Guizhou province, located in the southwest of China, has just recently been discovered by international visitors. The area is rich in natural wonders and ethnic minority cultures. Guizhou is home to more than 15 ethnic minority groups, and most of them have settled in the most breathtaking scenic areas in Guizhou. Visiting these minority groups is a beautiful experience. Because Guizhou does not get a lot of tourists, its minority groups have remained relatively untouched and live now as they always have. It is a great experience to witness these traditional and exotic cultures relatively untainted by the modern world. Guizhou's minority festivals are filled with color and tradition. There are festivals held throughout the year, and if you are lucky enough to visit Guizhou at this time are openly welcomed to participate in the celebrations. Our programs aim to bring you inside the world of these fascinating cultures, and many of our trips can coincide with these fantastic festivals. The following are some of the minority groups that you will come into contact with during your Guizhou adventure.
Buyi Ethnic Minority Group
The Buyi or Bouyei ethnic minority group is the second-largest minority group in Guizhou Province. Buyi people are very frank and friendly. They hold the elderly in very high respect. Buyi villages are always located near rivers, and the communities are relatively small.
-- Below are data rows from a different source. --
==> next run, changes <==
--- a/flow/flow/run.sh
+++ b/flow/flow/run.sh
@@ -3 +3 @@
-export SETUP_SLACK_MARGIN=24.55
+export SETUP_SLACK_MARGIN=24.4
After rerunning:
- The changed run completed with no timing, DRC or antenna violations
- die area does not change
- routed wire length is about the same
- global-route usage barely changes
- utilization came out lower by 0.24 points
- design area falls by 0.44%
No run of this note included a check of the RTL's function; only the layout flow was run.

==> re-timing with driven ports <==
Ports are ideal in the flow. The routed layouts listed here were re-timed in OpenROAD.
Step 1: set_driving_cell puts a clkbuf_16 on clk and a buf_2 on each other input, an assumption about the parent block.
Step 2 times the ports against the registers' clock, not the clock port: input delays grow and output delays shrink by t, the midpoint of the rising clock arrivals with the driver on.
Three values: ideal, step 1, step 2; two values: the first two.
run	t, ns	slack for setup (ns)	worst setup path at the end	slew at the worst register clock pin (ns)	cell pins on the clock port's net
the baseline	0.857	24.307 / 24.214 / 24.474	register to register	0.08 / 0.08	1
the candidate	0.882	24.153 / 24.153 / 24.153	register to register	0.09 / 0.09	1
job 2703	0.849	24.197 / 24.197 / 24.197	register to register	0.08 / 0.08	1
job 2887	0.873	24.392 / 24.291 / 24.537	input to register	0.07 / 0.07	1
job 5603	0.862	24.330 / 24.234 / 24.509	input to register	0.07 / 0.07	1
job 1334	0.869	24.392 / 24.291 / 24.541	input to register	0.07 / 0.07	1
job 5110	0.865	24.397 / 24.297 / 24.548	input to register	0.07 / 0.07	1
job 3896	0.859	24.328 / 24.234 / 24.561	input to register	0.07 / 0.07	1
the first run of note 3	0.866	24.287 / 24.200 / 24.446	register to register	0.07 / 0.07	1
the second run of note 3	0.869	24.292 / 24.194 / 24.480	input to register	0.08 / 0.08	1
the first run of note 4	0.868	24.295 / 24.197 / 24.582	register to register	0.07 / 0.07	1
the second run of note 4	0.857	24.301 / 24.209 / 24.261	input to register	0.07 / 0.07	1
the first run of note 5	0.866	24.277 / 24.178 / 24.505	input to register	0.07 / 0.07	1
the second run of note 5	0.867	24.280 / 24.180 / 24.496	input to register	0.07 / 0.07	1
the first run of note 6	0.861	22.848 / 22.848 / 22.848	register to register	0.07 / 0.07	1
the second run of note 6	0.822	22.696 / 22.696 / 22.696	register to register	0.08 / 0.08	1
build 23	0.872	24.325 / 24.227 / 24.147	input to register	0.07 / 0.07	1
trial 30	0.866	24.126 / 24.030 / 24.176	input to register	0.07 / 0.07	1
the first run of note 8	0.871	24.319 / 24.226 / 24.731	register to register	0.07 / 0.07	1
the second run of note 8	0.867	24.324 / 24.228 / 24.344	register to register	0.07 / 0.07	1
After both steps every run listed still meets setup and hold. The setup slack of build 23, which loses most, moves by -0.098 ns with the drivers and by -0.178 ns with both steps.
Usually, a town will only house a couple of dozen families, but some villages have been known to hold several hundred households. Their houses are made of stone. The Buyi people are primarily farmers and are proficient at growing foods as well as animal husbandry.
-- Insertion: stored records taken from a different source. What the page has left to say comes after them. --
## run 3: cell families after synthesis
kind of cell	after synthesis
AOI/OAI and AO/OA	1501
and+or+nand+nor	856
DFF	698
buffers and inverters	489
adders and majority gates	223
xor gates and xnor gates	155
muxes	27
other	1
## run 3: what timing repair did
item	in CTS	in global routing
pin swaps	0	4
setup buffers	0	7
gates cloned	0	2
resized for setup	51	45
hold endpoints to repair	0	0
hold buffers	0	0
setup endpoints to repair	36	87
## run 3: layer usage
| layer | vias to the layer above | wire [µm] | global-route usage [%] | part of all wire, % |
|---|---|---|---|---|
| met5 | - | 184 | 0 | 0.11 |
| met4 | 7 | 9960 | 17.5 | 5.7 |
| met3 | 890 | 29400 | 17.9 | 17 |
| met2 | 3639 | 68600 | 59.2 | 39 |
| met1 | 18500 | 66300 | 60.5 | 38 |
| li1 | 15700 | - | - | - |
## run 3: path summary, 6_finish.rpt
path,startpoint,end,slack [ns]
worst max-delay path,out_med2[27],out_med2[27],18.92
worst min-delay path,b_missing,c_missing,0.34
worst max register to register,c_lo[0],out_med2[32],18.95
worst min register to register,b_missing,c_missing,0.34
Miao Ethnic Minority Group
One of the largest minority groups in Guizhou is the Miao people. Over 3,600,000 people, half of China's Miao population, live in Guizhou. With a history of over 4,000 years, the Miao are one of the oldest of China's minority groups. The Miao minority group can be found not only in Guizhou, but also in Hainan, Hubei, Sichuan, Gansu, Guizhou, Qinghai, Hunan, Guangdong, Yunnan, and Guangxi. Living mainly in mountainous regions, the Miao people live off farming and animal husbandry. The Miao people are famous for their hospitality and community spirit. Families will work on each other's farms during harvesting or planting seasons, and during construction projects, half of the village will show up to help on the project. The Miao people have several different dialects and did not have a written language until the 1950's. Before that history, traditions and customs were passed on by singing and dancing.
Yi Ethnic Minority Group
The majority of the Yi ethnic minority group scatter in mountainous areas. More than half a million Yi people are living in Guizhou. The Yi minority group used to have its own written script, which was formed in the 13th century. Many written works and stone tablets were written in the ancient Yi script that still exists. The Yi minority group has many unique customs. Traditionally cooking utensils were made of wood or leather and were usually painted in black, red, and yellow. Their wine cups are hollowed out of horns or hoofs. The clothing of the Yi group has a large variety depending on where they are. In Guizhou men wear black jackets with tight sleeves and pleated pants. Women wear jackets and pleated skirts. The jackets and skirts have embroidery and lace accents. Men and women, when going out, wear a dark cape made of wool with long tassels hanging from the hem.
Dong Ethnic Minority Group
There are over two and a half million Dong people in China. The Dong minority was first established in the Tang Dynasty (618-907). The Dong people are primarily farmers and they are famous for their architecture and for the spinning and embroidering done by the Dong women. They live in villages constructed of wooden buildings which are watched over by the Dong drum towers.
Their buildings have foundations of stone with wooden upper-structures topped off with grey roof tiles. They blend beautifully into the surrounding landscape. The two best known types of structures that the Dong people build are the Wind and Rain Bridges, and Drum Towers. The Wind and Rain bridges can be found in most Dong villages. The bases of the bridges are constructed of stone and the upper part is built entirely of wood with clay tile roofs. The bridges were built without any kind of metal fasteners whatsoever. The individual parts of the bridges are connected by mortise and tennon joinery. The Dong Drum Towers are usually the first thing visitors notice when approaching a Dong minority village. They are the tallest structures in the village and are multi functional. It is a place to meet and chat, hold official village meetings, and warn the village of danger.
The drum towers are constructed of wood and from the outside appear to have multiple stories. Inside the tower however is entirely open and has a large drum placed in the center. Because of the design, when the drum is beaten, the sound can be heard for miles.